William Wyler (1946)
Perhaps the most remarkable thing about The Best Years of Our Lives, although the competition is keen, is that this story of three World War II servicemen returning to civilian life was completed and released as early as November 1946. Samuel Goldwyn read a Time piece in August 1944 about the difficulties experienced by ex-servicemen and commissioned a treatment from a former war correspondent, Mackinlay Kantor, who produced a novella called Glory For Me (in blank verse), which Robert E Sherwood turned into the screenplay for William Wyler’s picture. The Best Years of Our Lives was a huge commercial success and won seven Oscars. If you Google posters for the movie you’ll find one that declares it to be ‘The Most Honored Picture of Our Time! … The Best Loved Picture of All Time!’ David Thomson ‘would concede that Best Years is decent and humane… acutely observed, despite being so meticulous a package’. Pauline Kael finds ‘something absorbing about the banality of its large-scale good intentions; it’s compulsively watchable’. In the 2012 top-10-of-all-time lists in Sight & Sound, the film was included by six critics and three directors, among them Francis Ford Coppola.
The Best Years of Our Lives begins with the return of the three servicemen to their homes in a place called Boone City, supposedly modelled on Cincinnati. For me, these homecomings were emotionally very powerful – partly because they made me think of what it might have been like for my father to come back to my mother and to York after four years as a POW, partly because William Wyler stages them very skilfully. The local life glimpsed and the street sounds heard by the soldiers from inside the car they’re travelling in are made both familiar and newly-minted. This commingling of things remembered and strange to the men is sustained once they’re back inside their homes and seeing their wives and families. It’s hard to overstate how strongly many people in 1946 must have identified with the story as a whole and with these sequences in particular – especially as the film arrived in cinemas when the audience’s own memories of the previous year were still so fresh in their minds. For people struggling to readapt to civilian life it obviously wasn’t necessary even to rely on memory.
The film is schematic in various respects: the trio represent each of the three armed forces and each man must cope with a particular type of legacy from the war. The navy man, Homer Parrish, has been physically disabled. The decorated airforce pilot, Fred Derry, has to go back to working in a drugstore. The platoon sergeant, Al Stephenson, returns to a job in a bank which includes approving or not approving loans to other war veterans. But these situations are detailed, and the characters written and played, in ways that transcend the schematism. The three men didn’t know each other before the War. They meet on a plane flying home, and they don’t expect to see each other again once they’re back in Boone City. The happily married Al Stephenson celebrates in a local bar with his wife and daughter on the night of his return. When he bumps into Fred Derry there, Fredric March expresses Al’s delighted surprise so well that he makes the instant reunion more than plausible.

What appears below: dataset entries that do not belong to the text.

--- config.mk ---
export PLATFORM = sky130hd
export DESIGN_NAME = data_mem_pipe
export DESIGN_NICKNAME = d
export VERILOG_FILES = /design/src/rtl/data_mem_pipe.sv
export SDC_FILE = /design/constraint.sdc
export NUM_CORES = 2
export LEC_CHECK = 0
export BUFFER_PORTS_ARGS = -buffer_cell sky130_fd_sc_hd__clkbuf_2
export CAP_MARGIN = 10
export CORE_ASPECT_RATIO = 1.75
export CORE_UTILIZATION = 23
export DETAILED_ROUTE_END_ITERATION = 16
export SLEW_MARGIN = 40
export SYNTH_ARGS = -nofsm -noshare
export SYNTH_HDL_FRONTEND = slang
export SYNTH_SLANG_ARGS = --single-unit
--- constraint.sdc ---
create_clock -name clk -period 8.17 [get_ports clk]
set_input_delay 0.817 -clock clk [delete_from_list [all_inputs] [get_ports clk]]
set_output_delay 0.817 -clock clk [all_outputs]
set_load 0.01 [all_outputs]
$ cat config.mk
export PLATFORM = sky130hd
export DESIGN_NAME = pc_sequencer_flat
export DESIGN_NICKNAME = d
export VERILOG_FILES = /design/src/rtl/pc_sequencer_if.sv /design/src/rtl/pc_sequencer.sv /design/src/flat_wrapper.sv
export SDC_FILE = /design/constraint.sdc
export NUM_CORES = 1
export LEC_CHECK = 0
export BUFFER_PORTS_ARGS = -buffer_cell sky130_fd_sc_hd__buf_2
export CAP_MARGIN = 20
export CORE_MARGIN = 2
export CORE_UTILIZATION = 40
export DETAILED_ROUTE_END_ITERATION = 16
export GPL_ROUTABILITY_DRIVEN = 1
export PLACE_DENSITY_LB_ADDON = 0.08
export SETUP_SLACK_MARGIN = 0.3
export SLEW_MARGIN = 0
export SYNTH_ARGS = -nofsm -noshare
export SYNTH_HDL_FRONTEND = slang
export SYNTH_SLANG_ARGS = --single-unit
$ cat constraint.sdc
create_clock -name clk -period 1.3 [get_ports clk]
set_clock_uncertainty 0.15 [all_clocks]
set_input_delay 0.13 -clock clk [delete_from_list [all_inputs] [get_ports clk]]
set_output_delay 0.13 -clock clk [all_outputs]
set_load 0.01 [all_outputs]
$ cat src/rtl/pc_sequencer_if.sv
// Signal bundle between the next-PC sequencer and the pipeline: redirect requests in,
// PC source select, stall, flushes and trap acknowledges out.
interface pc_sequencer_if;
    logic       irq;
    logic       kernel;
    logic       id_jump;
    logic       id_jr;
    logic       id_undef;
    logic       id_load_use;
    logic       ex_branch;
    logic       ex_taken;
    logic [2:0] PCSrc;
    logic       datahazard;
    logic       flush_ifid;
    logic       flush_idex;
    logic       irq_ack;
    logic       xcpt_ack;
    logic       busy;

    modport master (
        output irq, kernel, id_jump, id_jr, id_undef, id_load_use, ex_branch, ex_taken,
        input  PCSrc, datahazard, flush_ifid, flush_idex, irq_ack, xcpt_ack, busy
    );

    modport slave (
        input  irq, kernel, id_jump, id_jr, id_undef, id_load_use, ex_branch, ex_taken,
        output PCSrc, datahazard, flush_ifid, flush_idex, irq_ack, xcpt_ack, busy
    );
endinterface
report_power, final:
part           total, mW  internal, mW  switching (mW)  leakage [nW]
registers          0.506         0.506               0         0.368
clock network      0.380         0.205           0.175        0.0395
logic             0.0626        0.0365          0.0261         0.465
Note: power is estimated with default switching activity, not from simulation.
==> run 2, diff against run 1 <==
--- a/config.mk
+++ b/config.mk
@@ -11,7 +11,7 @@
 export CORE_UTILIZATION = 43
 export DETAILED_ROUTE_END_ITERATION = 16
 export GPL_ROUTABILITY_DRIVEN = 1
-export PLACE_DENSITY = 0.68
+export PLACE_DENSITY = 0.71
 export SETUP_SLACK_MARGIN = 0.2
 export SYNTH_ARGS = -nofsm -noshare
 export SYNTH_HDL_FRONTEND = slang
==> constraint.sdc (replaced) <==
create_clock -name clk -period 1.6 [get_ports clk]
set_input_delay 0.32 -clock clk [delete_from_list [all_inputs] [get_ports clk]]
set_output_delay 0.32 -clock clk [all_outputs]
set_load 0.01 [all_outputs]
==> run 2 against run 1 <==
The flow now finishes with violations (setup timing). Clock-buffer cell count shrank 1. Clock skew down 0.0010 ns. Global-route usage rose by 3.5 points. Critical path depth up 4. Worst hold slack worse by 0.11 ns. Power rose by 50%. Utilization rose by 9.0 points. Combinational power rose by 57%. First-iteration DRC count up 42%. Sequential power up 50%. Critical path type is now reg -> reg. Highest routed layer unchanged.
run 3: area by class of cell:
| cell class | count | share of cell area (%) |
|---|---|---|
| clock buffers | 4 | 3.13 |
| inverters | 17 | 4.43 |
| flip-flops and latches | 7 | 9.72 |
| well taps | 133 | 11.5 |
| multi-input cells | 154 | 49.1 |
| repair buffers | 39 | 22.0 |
## src/rtl/imem_loader_pkg.sv

```systemverilog
// rtl/imem_loader_pkg.sv - shared loader state encoding and instruction memory sizing
package imem_loader_pkg;

  localparam int DATA_BITS_DEF = 32;
  localparam int IMEM_SIZE_DEF = 128;

  typedef enum logic [2:0] {
    S_IDLE   = 3'd0,
    S_LEN_HI = 3'd1,
    S_LEN_LO = 3'd2,
    S_DATA   = 3'd3,
    S_DONE   = 3'd4,
    S_ERROR  = 3'd5
  } state_t;

endpackage

```

## src/rtl/imem_word_packer.sv

```systemverilog
// rtl/imem_word_packer.sv - big-endian byte to word assembler
module imem_word_packer #(
  parameter int WORD_BITS = 32
) (
  input  logic                 clk,
  input  logic                 rst_n,
  input  logic [7:0]           byte_in,
  input  logic                 accept,
  input  logic                 clear,
  output logic [WORD_BITS-1:0] word,
  output logic                 word_valid
);

  localparam int NBYTES = WORD_BITS / 8;
  localparam int CW     = $clog2(NBYTES);

  // Only the bytes already received are stored; the current byte completes the word.
  logic [WORD_BITS-9:0] shreg;
  logic [CW-1:0]        cnt;

  assign word       = {shreg, byte_in};
  assign word_valid = accept && (cnt == CW'(NBYTES - 1));

  // Shift accepted bytes in from the bottom so the first byte lands in the top lane.
  always_ff @(posedge clk or negedge rst_n) begin
    if (!rst_n) begin
      shreg <= '0;
      cnt   <= '0;
    end else if (clear) begin
      shreg <= '0;
      cnt   <= '0;
    end else if (accept) begin
      shreg <= word[WORD_BITS-9:0];
      cnt   <= word_valid ? '0 : cnt + CW'(1);
    end
  end

endmodule

```

## src/rtl/imem_loader.sv

```systemverilog
// rtl/imem_loader.sv - byte stream to instruction memory loader with CPU hold
module imem_loader
  import imem_loader_pkg::*;
#(
  parameter int DATA_BITS = DATA_BITS_DEF,
  parameter int IMEM_SIZE = IMEM_SIZE_DEF
) (
  input  logic                 clk,
  input  logic                 rst_n,
  input  logic                 start,
  input  logic [7:0]           byte_in,
  input  logic                 byte_valid,
  output logic                 byte_ready,
  output logic                 imem_we,
  output logic [DATA_BITS-1:0] imem_addr,
  output logic [DATA_BITS-1:0] imem_wdata,
  output logic                 cpu_hold,
  output logic                 busy,
  output logic                 done,
  output logic                 error
);

  state_t               state, state_nxt;
  logic [15:0]          len;
  logic [15:0]          full_len;
  logic [DATA_BITS-1:0] word_cnt;
  logic [DATA_BITS-1:0] word;
  logic                 accept;
  logic                 pk_accept;
  logic                 pk_clear;
  logic                 word_valid;
  logic                 last_word;

  assign accept    = byte_valid && byte_ready;
  assign pk_accept = accept && (state == S_DATA);
  assign pk_clear  = accept && (state == S_LEN_LO);
  assign full_len  = {len[15:8], byte_in};
  assign last_word = (word_cnt == (DATA_BITS'(len) - DATA_BITS'(1)));

  // Status flags are pure decodes of the state, so they track it without lag.
  assign busy     = (state == S_LEN_HI) || (state == S_LEN_LO) || (state == S_DATA);
  assign done     = (state == S_DONE);
  assign error    = (state == S_ERROR);
  assign cpu_hold = (state != S_DONE);

  imem_word_packer #(.WORD_BITS(DATA_BITS)) u_packer (
    .clk        (clk),
    .rst_n      (rst_n),
    .byte_in    (byte_in),
    .accept     (pk_accept),
    .clear      (pk_clear),
    .word       (word),
    .word_valid (word_valid)
  );

  // State register.
  always_ff @(posedge clk or negedge rst_n) begin
    if (!rst_n) state <= S_IDLE;
    else        state <= state_nxt;
  end

  // Next-state and byte handshake; start is only honoured when not busy.
  always_comb begin
    state_nxt  = state;
    byte_ready = 1'b0;
    unique case (state)
      S_IDLE, S_DONE, S_ERROR: begin
        if (start) state_nxt = S_LEN_HI;
      end
      S_LEN_HI: begin
        byte_ready = 1'b1;
        if (byte_valid) state_nxt = S_LEN_LO;
      end
      S_LEN_LO: begin
        byte_ready = 1'b1;
        if (byte_valid) begin
          if (full_len == 16'd0)                 state_nxt = S_DONE;
          else if (full_len > 16'(IMEM_SIZE))   state_nxt = S_ERROR;
          else                                  state_nxt = S_DATA;
        end
      end
      S_DATA: begin
        byte_ready = 1'b1;
        if (word_valid && last_word) state_nxt = S_DONE;
      end
      default: state_nxt = S_IDLE;
    endcase
  end

  // Length capture, word counting and the registered memory write port.
  always_ff @(posedge clk or negedge rst_n) begin
    if (!rst_n) begin
      len        <= '0;
      word_cnt   <= '0;
      imem_we    <= 1'b0;
      imem_addr  <= '0;
      imem_wdata <= '0;
    end else begin
      imem_we <= 1'b0;
      if (accept && (state == S_LEN_HI)) begin
        len[15:8] <= byte_in;
      end
      if (pk_clear) begin
        len      <= full_len;
        word_cnt <= '0;
      end
      if (word_valid) begin
        imem_we    <= 1'b1;
        imem_addr  <= word_cnt;
        imem_wdata <= word;
        word_cnt   <= word_cnt + DATA_BITS'(1);
      end
    end
  end

endmodule

```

Al gets back home from Butch’s Bar considerably the worse for wear and March’s playing of this drunk scene and the next morning’s hangover is a masterpiece. At the same time, he’s completely convincing as someone who works in a bank. It’s a great performance. Dana Andrews’s portrait of Fred is admirably disciplined: he avoids sentimentality, in spite of the opportunities to indulge in it, and suggests very well, but not obviously, the erosion of Fred Derry’s self-belief back in Boone City. Harold Russell, who plays Homer, was not a professional actor but really did lose his hands in World War II (while he was making a training film with the US 13th Airborne Division a defective fuse detonated an explosive that Russell was handling). If you’re aware of these things, it’s hard not to view Russell’s contribution to the film in a different light. He can act, however, so casting him in the role of Homer doesn’t come across as awkwardly exploitative.
Myrna Loy shows plenty of wit as Al’s wife Milly – she and March are a very credible married couple – but the younger women are less well served by the script. The role of Homer’s loyal girlfriend Wilma, played by Cathy O’Donnell, is thin and although Virginia Mayo is animated as Fred’s trampy wife Marie, the character is conceived in a censorious, puritanical way. As Al and Milly’s daughter Peggy, Teresa Wright is less pious than usual and good in her early scenes with Dana Andrews: as the relationship between Peggy and Fred intensifies and – because he’s a married man – creates tensions with her parents, Wright becomes more conventional. Peggy’s teenage brother Rob (Michael Hall) is a feeble role – the character is more or less dropped after the opening scenes.
William Wyler’s storytelling is clear and he gives The Best Years of Our Lives, which runs nearly three hours, an effortless momentum. Wyler also allows some scenes between two characters, especially Al and Milly, to continue for what seems a daringly long time, and these are thoroughly rewarding. The film does make some obvious liberal points but not everything is resolved in the way you expect. When he bridles in public against the hard-nosed attitude of his boss (Ray Collins) towards loans for ex-servicemen, you expect Al to lose his job but life isn’t so simple. He stays at the bank and you get a sense of the abrasive effect that his continuing misgivings will have on Al’s working life.